AIM OF THE TASK
Reply with one number: the count of lines in the data that hold the string "Skew".

Records from a collection

*** Begin section ***

File: config.mk
export PLATFORM = sky130hd
export DESIGN_NAME = sram_host_ctrl
export DESIGN_NICKNAME = d
export VERILOG_FILES = /design/src/core/sram_host_pkg.sv /design/src/core/sram_host_timer.sv /design/src/core/sram_host_ctrl.sv
export VERILOG_INCLUDE_DIRS = /design/src /design/src/core
export SDC_FILE = /design/constraint.sdc
export NUM_CORES = 1
export LEC_CHECK = 0
export ABC_AREA = 1
export ABC_CLOCK_PERIOD_IN_PS = 3200
export BUFFER_PORTS_ARGS = -buffer_cell sky130_fd_sc_hd__buf_2
export CELL_PAD_IN_SITES_DETAIL_PLACEMENT = 0
export CELL_PAD_IN_SITES_GLOBAL_PLACEMENT = 1
export CORE_ASPECT_RATIO = 0.75
export CORE_MARGIN = 5
export CORE_UTILIZATION = 28
export CTS_CLUSTER_SIZE = 25
export DETAILED_ROUTE_END_ITERATION = 8
export GPL_TIMING_DRIVEN = 0
export PLACE_DENSITY_LB_ADDON = 0.1
export SLEW_MARGIN = 20
export SYNTH_ARGS = -nofsm -noshare
export SYNTH_HDL_FRONTEND = slang
export SYNTH_SLANG_ARGS = --single-unit
File: constraint.sdc
create_clock -name i_ref_clk -period 3.2 [get_ports i_ref_clk]
set_input_delay 0.16 -clock i_ref_clk [delete_from_list [all_inputs] [get_ports i_ref_clk]]
set_output_delay 0.16 -clock i_ref_clk [all_outputs]
set_load 0.005 [all_outputs]
File: src/core/sram_host_defines.svh
// Timing and field constants for the asynchronous static memory host controller
`ifndef SRAM_HOST_DEFINES_SVH
`define SRAM_HOST_DEFINES_SVH

`define ADDR_W 16
`define DATA_W 16
`define LOW_LANE_LSB 0
`define HIGH_LANE_LSB 8
`define LANE_W 8
`define TIMER_W 17

`define CLK_PERIOD_NS 40
// Slowest grade figures, so every grade is served
`define T_AA_NS 15
`define T_WP_NS 12
`define T_WC_NS 15
`define T_DW_NS 8
`define T_OHZ_NS 7
`define T_RDR_MS 5
`define SYNC_CYC 2

// Minimums and maximums both round up to whole cycles
`define NS_TO_CYC(ns) (((ns) + `CLK_PERIOD_NS - 1) / `CLK_PERIOD_NS)
`define ACC_CYC `NS_TO_CYC(`T_AA_NS)
`define WP_CYC `NS_TO_CYC(`T_WC_NS)
`define HZ_CYC `NS_TO_CYC(`T_OHZ_NS)
`define RDR_CYC_DEF ((`T_RDR_MS * 1000000 + `CLK_PERIOD_NS - 1) / `CLK_PERIOD_NS)

`endif

File: src/core/sram_host_pkg.sv
// Types shared by the static memory host controller
package sram_host_pkg;
    `include "sram_host_defines.svh"

    typedef struct packed {
        logic chip_sel_n;
        logic write_en_n;
        logic out_en_n;
        logic high_byte_en_n;
        logic low_byte_en_n;
    } sram_ctl_type;

    typedef struct packed {
        logic write;
        logic [`ADDR_W-1:0] addr;
        logic [`DATA_W-1:0] wdata;
        logic high_byte_en_n;
        logic low_byte_en_n;
    } host_req_type;

    localparam sram_ctl_type CTL_IDLE = '{1'b1, 1'b1, 1'b1, 1'b1, 1'b1};
endpackage

File: src/core/sram_host_timer.sv
// Down counter that measures a wait in clock cycles
module sram_host_timer
    import sram_host_pkg::*;
(
    // Clock and reset
    input wire logic i_ref_clk,
    input wire logic i_rst_n,
    // Control
    input wire logic i_start,
    input wire logic [`TIMER_W-1:0] i_count,
    output logic o_done
);
    logic [`TIMER_W-1:0] cnt;
    logic [`TIMER_W-1:0] next_cnt;

    always_comb begin
        next_cnt = cnt;
        if (i_start) begin
            // Wait of i_count cycles; counts of zero are treated as one
            next_cnt = (i_count == '0) ? '0 : i_count - `TIMER_W'(1);
        end else if (cnt != '0) begin
            next_cnt = cnt - `TIMER_W'(1);
        end
    end

    always_ff @(posedge i_ref_clk or negedge i_rst_n) begin
        if (!i_rst_n) begin
            cnt <= '0;
        end else begin
            cnt <= next_cnt;
        end
    end

    // Done ignores start, so a state may restart the timer off done without a loop
    assign o_done = (cnt == '0);
endmodule // sram_host_timer

File: src/core/sram_host_ctrl.sv
// Host controller driving a 64K x 16 asynchronous static memory
// Overview of operation
// - Host holds the write strobe high throughout every read.
// - Host spaces successive writes at least one write cycle time apart.
// - Address is stable no later than the write interval start.
// - Address is held valid for the address-to-end time of the write.
// - Select is held low for the select-to-end time of the write.
// - Address may change right when the write interval ends.
// - Write data may be removed right when the write interval ends.
// - Host never drives the data lines while the memory may drive them.
// - Host waits 5 ms after low-supply retention before any access.
module sram_host_ctrl
    import sram_host_pkg::*;
#(
    parameter int unsigned RDR_CYC = `RDR_CYC_DEF
) (
    // Clock and reset
    input wire logic i_ref_clk,
    input wire logic i_rst_n,
    // Host request side
    input wire logic i_req_valid,
    input wire host_req_type i_req,
    output logic o_req_ready,
    // Read answer
    output logic o_rd_valid,
    output logic [`DATA_W-1:0] o_rd_data,
    // Supply state from power logic
    input wire logic i_low_supply,
    // Memory pins
    output logic [`ADDR_W-1:0] o_sram_addr,
    output sram_ctl_type o_sram_ctl,
    output logic [`DATA_W-1:0] o_dq_out,
    output logic o_dq_oe,
    input wire logic [`DATA_W-1:0] i_dq_in
);
    typedef enum logic [3:0] {
        ST_IDLE,
        ST_RD_ACC,
        ST_RD_SYNC,
        ST_RD_CAP,
        ST_RD_OFF,
        ST_WR_PULSE,
        ST_WR_END,
        ST_LOW_SUPPLY,
        ST_RECOVER
    } state_type;

    state_type state;
    state_type next_state;
    host_req_type op;
    host_req_type next_op;
    sram_ctl_type next_ctl;
    logic [`ADDR_W-1:0] next_addr;
    logic [`DATA_W-1:0] next_dq_out;
    logic next_dq_oe;
    logic next_rd_valid;
    logic [`DATA_W-1:0] next_rd_data;
    logic tmr_start;
    logic [`TIMER_W-1:0] tmr_count;
    logic tmr_done;

    // Pin inputs pass three flops; a value counts once the last two agree
    logic [`DATA_W-1:0] dq_s1;
    logic [`DATA_W-1:0] dq_s2;
    logic [`DATA_W-1:0] dq_s3;
    logic sup_s1;
    logic sup_s2;
    logic sup_s3;
    logic supply_low;
    logic next_supply_low;
    logic [`DATA_W-1:0] lane_mask;

    sram_host_timer u_timer (
        .i_ref_clk(i_ref_clk),
        .i_rst_n(i_rst_n),
        .i_start(tmr_start),
        .i_count(tmr_count),
        .o_done(tmr_done)
    );

    always_ff @(posedge i_ref_clk or negedge i_rst_n) begin
        if (!i_rst_n) begin
            dq_s1 <= '0;
            dq_s2 <= '0;
            dq_s3 <= '0;
            sup_s1 <= 1'b0;
            sup_s2 <= 1'b0;
            sup_s3 <= 1'b0;
        end else begin
            dq_s1 <= i_dq_in;
            dq_s2 <= dq_s1;
            dq_s3 <= dq_s2;
            sup_s1 <= i_low_supply;
            sup_s2 <= sup_s1;
            sup_s3 <= sup_s2;
        end
    end

    // Disabled lanes float, so their bits read as zero
    assign lane_mask = {{`LANE_W{!op.high_byte_en_n}}, {`LANE_W{!op.low_byte_en_n}}};

    always_comb begin
        next_supply_low = (sup_s2 == sup_s3) ? sup_s3 : supply_low;
        next_state = state;
        next_op = op;
        tmr_start = 1'b0;
        tmr_count = '0;
        next_rd_valid = 1'b0;
        next_rd_data = o_rd_data;
        case (state)
            ST_IDLE: begin
                if (supply_low) begin
                    next_state = ST_LOW_SUPPLY;
                end else if (i_req_valid) begin
                    next_op = i_req;
                    tmr_start = 1'b1;
                    if (i_req.write) begin
                        next_state = ST_WR_PULSE;
                        tmr_count = `TIMER_W'(`WP_CYC);
                    end else begin
                        next_state = ST_RD_ACC;
                        tmr_count = `TIMER_W'(`ACC_CYC);
                    end
                end
            end
            ST_RD_ACC: begin
                if (tmr_done) begin
                    next_state = ST_RD_SYNC;
                    tmr_start = 1'b1;
                    tmr_count = `TIMER_W'(`SYNC_CYC);
                end
            end
            ST_RD_SYNC: begin
                if (tmr_done) begin
                    next_state = ST_RD_CAP;
                end
            end
            ST_RD_CAP: begin
                if (dq_s2 == dq_s3) begin
                    next_rd_data = dq_s3 & lane_mask;
                    next_rd_valid = 1'b1;
                    next_state = ST_RD_OFF;
                    tmr_start = 1'b1;
                    // Bus turnaround before the host may drive again
                    tmr_count = `TIMER_W'(`HZ_CYC);
                end
            end
            ST_RD_OFF: begin
                if (tmr_done) begin
                    next_state = ST_IDLE;
                end
            end
            ST_WR_PULSE: begin
                if (tmr_done) begin
                    next_state = ST_WR_END;
                end
            end
            ST_WR_END: begin
                next_state = ST_IDLE;
            end
            ST_LOW_SUPPLY: begin
                if (!supply_low) begin
                    next_state = ST_RECOVER;
                    tmr_start = 1'b1;
                    tmr_count = `TIMER_W'(RDR_CYC);
                end
            end
            ST_RECOVER: begin
                if (supply_low) begin
                    next_state = ST_LOW_SUPPLY;
                end else if (tmr_done) begin
                    next_state = ST_IDLE;
                end
            end
            default: begin
                next_state = ST_IDLE;
            end
        endcase
    end

    // Pins follow the coming state so each output leaves a flop
    always_comb begin
        next_ctl = CTL_IDLE;
        next_addr = o_sram_addr;
        next_dq_out = o_dq_out;
        next_dq_oe = 1'b0;
        case (next_state)
            ST_RD_ACC, ST_RD_SYNC, ST_RD_CAP: begin
                next_addr = next_op.addr;
                next_ctl.chip_sel_n = 1'b0;
                next_ctl.out_en_n = 1'b0;
                next_ctl.write_en_n = 1'b1;
                next_ctl.high_byte_en_n = next_op.high_byte_en_n;
                next_ctl.low_byte_en_n = next_op.low_byte_en_n;
            end
            ST_WR_PULSE: begin
                // Address, data, select and strobe move on one edge
                next_addr = next_op.addr;
                next_dq_out = next_op.wdata;
                next_dq_oe = 1'b1;
                next_ctl.chip_sel_n = 1'b0;
                next_ctl.write_en_n = 1'b0;
                next_ctl.out_en_n = 1'b1;
                next_ctl.high_byte_en_n = next_op.high_byte_en_n;
                next_ctl.low_byte_en_n = next_op.low_byte_en_n;
            end
            ST_WR_END: begin
                // Strobe and select rise together; data and address may go now
                next_ctl = CTL_IDLE;
            end
            default: begin
                next_ctl = CTL_IDLE;
            end
        endcase
    end

    always_ff @(posedge i_ref_clk or negedge i_rst_n) begin
        if (!i_rst_n) begin
            state <= ST_IDLE;
            op <= '0;
            supply_low <= 1'b0;
            o_sram_ctl <= CTL_IDLE;
            o_sram_addr <= '0;
            o_dq_out <= '0;
            o_dq_oe <= 1'b0;
            o_rd_valid <= 1'b0;
            o_rd_data <= '0;
        end else begin
            state <= next_state;
            op <= next_op;
            supply_low <= next_supply_low;
            o_sram_ctl <= next_ctl;
            o_sram_addr <= next_addr;
            o_dq_out <= next_dq_out;
            o_dq_oe <= next_dq_oe;
            o_rd_valid <= next_rd_valid;
            o_rd_data <= next_rd_data;
        end
    end

    assign o_req_ready = (state == ST_IDLE) && !supply_low;
endmodule // sram_host_ctrl

# [After elaboration in Yosys (flattened, before gate mapping)]
# Cells that the tools add are included.
[word_totals] output_inout_bits=56 input_bits=55 register_bits=162 wordCells=83
[op_classes] bitwise_logic=1 n_eq_ne=13 reduce_logical=12 add_sub_neg=2 muxes=32
[ops] op="34-bit 2-to-1 mux" n=3
[ops] op="17-bit 2-to-1 mux" n=4
[ops] op="17-bit case mux with 4 select lines" n=1
[ops] op="4-bit 2-to-1 mux" n=9
[ops] op="17-bit logical NOT" n=2
[ops] op="17-bit by 1-bit subtractor with 17-bit output (second input constant)" n=2
[ops] op="4-bit case mux with 8 select lines" n=1
[ops] op="17-bit nonzero test" n=1
[ops] op="16-bit bitwise AND" n=1
[ops] op="16-bit == test" n=1
[ops] op="4-bit by 2-bit == test with 1-bit output (second input constant)" n=4
[ops] op="4-bit by 3-bit == test with 1-bit output (second input constant)" n=4
[ops] op="1-bit 2-to-1 mux" n=10
[ops] op="5-bit case mux with 2 select lines" n=1
[ops] op="4-bit by 1-bit == test with 1-bit output (second input constant)" n=2
[ops] op="4-bit == test (second input constant)" n=1
[ops] op="4-bit logical NOT" n=1
[ops] op="1-bit case mux with 4 select lines" n=1
[ops] op="4-bit OR reduction" n=1
[ops] op="1-bit logical NOT" n=3
[ops] op="3-bit 2-to-1 mux" n=1
[ops] op="3-bit OR reduction" n=1
[ops] op="2-bit 2-to-1 mux" n=1
[ops] op="2-bit AND reduction" n=1
[ops] op="other kinds (3)" n=3

# [Logic depth before layout (Yosys ltp)]
# Gate-level depths: netlist of the first run.
[logic_depth] depth_word=7 ltp_mapped=14

# [Modules after synthesis]
# From an unflattened synthesis of the first run, not the netlist that was laid out.
[unflattened] hier_cells=788 hier_area_um2=7091.8
[modules_own_cells] module="sram_host_ctrl" area_per_inst_um2=5451.5 n_inst=1 cells_each=517
[modules_own_cells] module="sram_host_timer" area_per_inst_um2=1640.3 n_inst=1 cells_each=271

# [Least setup slack after synthesis of the first run]
# OpenSTA, ideal clock, no wires.
[synth_timing] kind="register -> register" from="reg u_timer.cnt[0]" to="reg o_sram_addr[10]" arrival_ns=1.644 setup_time_ns=0.116 path_slack_ns=1.440 n_path_buf=1 path_stages_with_launch=15 required_time_ns=3.084 cell_sequence="dfrtp_1 inv_1 ha_1 nand3_1 nor2_1 nand2_1 nand2_1 nand2_1 nor2_2 nand3_1 nand2_4 nand2_4 buf_6 nand2_1 nand2_1"
[synth_via] elab_chain_cells=6 elab_cells_between_ends=12 cone_classes="4 x eq/ne; 6 x mux; 2 x reduce/logical"
[synth_rtl] element="start, declared" line_no="sram_host_timer.sv:13" text="logic [`TIMER_W-1:0] cnt;"
[synth_rtl] element="start signal, assigned" line_no="sram_host_timer.sv:30" text="cnt <= next_cnt;"
[synth_rtl] element="17-bit logical NOT (*)" line_no="sram_host_timer.sv:35" text="assign o_done = (cnt == '0);"
[synth_rtl] element="4-bit 2-to-1 mux" line_no="sram_host_ctrl.sv:149, sram_host_ctrl.sv:171"
[synth_rtl] element="4-bit 2-to-1 mux" line_no="sram_host_ctrl.sv:169" text="if (supply_low) begin"
[synth_rtl] element="4-bit case mux with 8 select lines (*)" line_no="sram_host_ctrl.sv:110" text="case (state)"
[synth_rtl] element="4-bit by 3-bit == test with 1-bit output (tied with other cells)" line_no="sram_host_ctrl.sv:187" text="case (next_state)"
[synth_rtl] element="4-bit OR reduction (no source line) (*)"
[synth_rtl] element="end signal, assigned" line_no="sram_host_ctrl.sv:233" text="o_sram_addr <= next_addr;"
[synth_rtl] element="end, declared" line_no="sram_host_ctrl.sv:30" text="output logic [`ADDR_W-1:0] o_sram_addr,"
# Mark *: on every way between the ends. The rest lies on a longest branch, timed or not.
# A chain may end at the register's enable or synchronous reset.

# [Worst setup path in the final report of the first run]
[layout_timing] from="reg u_timer.cnt[0]" to="reg o_sram_addr[11]"
# Same word-level chain as after synthesis.

==> summary.md, run 1 <==
| Metric | Value |
|---|---|
| Post-Route Setup TNS | `0 ns` |
| Synthesized flop and latch total | `162` |
| Worst setup margin | `1.01 ns` |
| Total number of H-tree levels | `4` |
| Port-buffer cells | `110` |
| Layout Nets | `898` |
| Top-level port count | `111` |
| Relative slew margins | `62.4%` |
| Ant diodes | `0` |
| Routed wire per std cell | `14.0 um` |
| DRC | `0` |
| Highest-count cells in the layout ignoring fill and taps | `180 x nand2_1, 157 x dfrtp_1, 116 x buf_2, 73 x inv_1, 48 x nand3_1` |
| Final non-filler cell total | `1153` |
| Netlist Area Pre-Place | `6590 sq um` |
| Antenna viol nets, final | `0` |
| Hold Path Cell Cnt | `3` |
| Fin. max-slew vios | `0` |
| HP Class | `input port to flop` |
| Clk buf depth | `2` |
| Placed cells | `1086` |
| Critical path peak fanout | `10` |
| Initial Utilization | `28.5%` |
| First-pass iteration count of the detailed router | `4` |
| Clock root cell | `clkbuf_16` |
| Total power | `7.85 mW` |
| Final Hold Viols | `0` |
| Worst Path Required | `3.52 ns` |
| WS Path Type | `flop to flop` |
| Synth Warn # | `0` |
| Die Width | `187 um` |
| Sink Count | `162` |
| Final GP Congestion | `0.796` |
| First-pass GRT wire length | `27.3 mm` |
| Tightest Pin Transition | `0.564 ns` |
| WHS | `0.0341 ns` |
| Final setup vio count | `0` |
| Hold Crit Start | `i_req[1]` |
| Area growth from synthesis to layout | `29.9%` |
| Antenna violations before repair | `0` |
| PwrDens | `916 nW/um^2` |
| Leakage | `4.41 nW` |
| Setup WS pre-CTS | `1.01 ns` |
| Critical path arrival | `2.51 ns` |
| Die area | `26700 sq um` |
| Die H | `143 um` |
| Worst-Skew Late Latency | `0.43 ns` |
| Tcrit/Tclk final | `68.5%` |
| CTS tree | `yes` |
| Minimum clock period | `2.19 ns` |
| DRT iter0 DRCs | `228` |
| Post-CTS setup buffer count | `0` |
| GRT Overall Usage | `12.8%` |
| RSZ-0062 raised after global routing | `false` |
| Synth cell types | `40` |
| CTS Buf Count | `17` |
| Vias in the first global route | `5265` |
| FP Rows | `48` |
| Final Util | `37.0%` |
| Startpoint types | `flop` |
| Gr ovfl total | `0` |
| Reg2reg setup slack | `1.01 ns` |
| Largest net degree at the start of global routing | `99` |
| R2r endpoint | `o_sram_addr[11]` |
| Vias | `4877` |
| CTS clock-pin slew for the worst setup and hold paths | `0.07 ns` |
| Maximum clock frequency | `0.456 GHz` |
| R2R depth | `14` |
| Most common cell after layout, fill and taps aside | `nand2_1` |
| Sequential element share of the synthesized area | `61.6%` |
| Crit end category | `flop` |
| Vias/cell | `4.23` |
| Max IR drop VDD | `0.000467 V` |
| Status | `completed` |
| Layout cells sized above 1 | `24.2%` |
| Cell Area, Placed | `7560 sq um` |
| Max-cap violations | `0` |
| DP HPWL | `11.4 mm` |
| Mapped Cells | `675` |
| Hold Crit Endpoint | `op[1]` |
| Routed WL | `16.2 mm` |
| Synthesized area per cell | `9.77 sq um` |
| Clock Skew | `0.0170 ns` |
| Worst flop-to-flop path startpoint | `u_timer.cnt[0]` |
| Design area | `8560 sq um` |
| Core ar. | `23100 sq um` |
| Post-CTS Resized | `0` |
| Post-synthesis net count | `733` |
==> metal layers <==
| layer | share of wire, % | vias to the layer above | routed length, um | track usage [%] |
|---|---|---|---|---|
| met1 | 50 | 2344 | 8110 | 17.5 |
| met4 | 0.46 | 0 | 75 | 3.77 |
| met5 | 0 | - | 0 | 0 |
| met3 | 4.3 | 4 | 694 | 4.20 |
| met2 | 45 | 65 | 7290 | 19.5 |
| li1 | - | 2464 | - | - |
==> logic make-up (layout without fill, tap and decap cells) <==
group | Yosys count | after routing | synth area share (%)
buf+inv | 100 | 278 | 6.51
fa+ha+maj | 4 | 4 | 0.721
simple gates | 322 | 322 | 21.8
flops | 162 | 162 | 61.6
xor+xnor | 11 | 11 | 1.46
compound gates | 60 | 60 | 5.14
mux | 16 | 16 | 2.73
==> area by class of cell <==
type                    count  area [sq um]
fillers                  2275         14600
flip-flops and latches    162          4060
multi-input cells         413          2100
repair buffers            146           938
clock buffers              18           439
well taps                 300           375
inverters                  79           299
clock inverters            14           219
plain buffers              21           130
==> cells in the mapped netlist <==
library cell / number / share of area [%]
or2_2: 1 / 0.095
buf_6: 3 / 0.51
o21ai_1: 16 / 1.2
mux2_1: 1 / 0.17
nor3_1: 5 / 0.38
nand2_4: 2 / 0.34
xor2_1: 9 / 1.2
buf_2: 7 / 0.53
a41oi_1: 1 / 0.13
nand3_2: 1 / 0.15
nor2_4: 2 / 0.34
inv_1: 73 / 4.2
nand3_1: 48 / 3.6
a21oi_2: 2 / 0.27
clkbuf_2: 1 / 0.076
buf_4: 5 / 0.57
ha_1: 3 / 0.57
o31ai_1: 10 / 1.1
dfstp_2: 5 / 2.0
a211oi_1: 1 / 0.11
nor2_8: 1 / 0.30
mux2_2: 15 / 2.6
nand2_2: 4 / 0.38
a21oi_1: 14 / 1.1
inv_2: 5 / 0.28
and2_1: 16 / 1.5
nand2_1: 180 / 10
nand4_1: 5 / 0.47
nor2_2: 6 / 0.57
nor4_1: 1 / 0.095
dfrtp_1: 157 / 60
clkbuf_1: 5 / 0.28
nor2_1: 46 / 2.6
inv_4: 1 / 0.095
xnor2_1: 2 / 0.27
maj3_1: 1 / 0.15
nand4_2: 1 / 0.19
nand3b_1: 2 / 0.23
nand3_4: 1 / 0.27
o21ai_0: 16 / 1.2
==> where the power goes <==
| group | total [mW] | leakage, nW | switching (mW) | internal [mW] |
|---|---|---|---|---|
| clock | 2.26 | 0.319 | 0.902 | 1.36 |
| sequential | 2.96 | 1.99 | 0.307 | 2.65 |
| combinational | 2.63 | 2.10 | 1.60 | 1.02 |
| total | 7.85 | 4.41 | 2.81 | 5.03 |
==> how the worst max path moves through the flow <==
| stage | start | to | slack [ns] | cells past startpoint |
|---|---|---|---|---|
| detailed placement | u_timer.cnt[0] | o_sram_addr[11] | 1.01 | 14 |
| CTS | u_timer.cnt[0] | o_sram_addr[11] | 0.99 | 14 |
| global route | u_timer.cnt[0] | o_dq_out[6] | 0.78 | 12 |
| global placement | i_rst_n | o_dq_out[7] | -0.59 | 1 |
| floorplan | u_timer.cnt[0] | o_sram_addr[10] | 1.44 | 14 |
| finish | u_timer.cnt[0] | o_sram_addr[11] | 1.01 | 14 |
==> state kept, by name (all words and copies together) (netlist names), 4 cells and up <==
register     cells
o_rd_data       16
op              34
dq_s3           16
dq_s1           16
u_timer.cnt     17
state            4
o_sram_addr     16
o_sram_ctl       5
o_dq_out        16
dq_s2           16
==> worst max-delay path, stage by stage (launching register included) <==
cell     delay (ns)
dfrtp_1        0.40
inv_1          0.13
ha_1           0.21
nand3_1        0.08
nor2_1         0.14
nand2_1        0.11
nand2_1        0.07
nand2_1        0.06
nor2_2         0.15
nand3_1        0.14
nand2_4        0.16
nand2_4        0.13
buf_6          0.18
nand2_1        0.06
nand2_1        0.05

*** End section ***

RESULT
2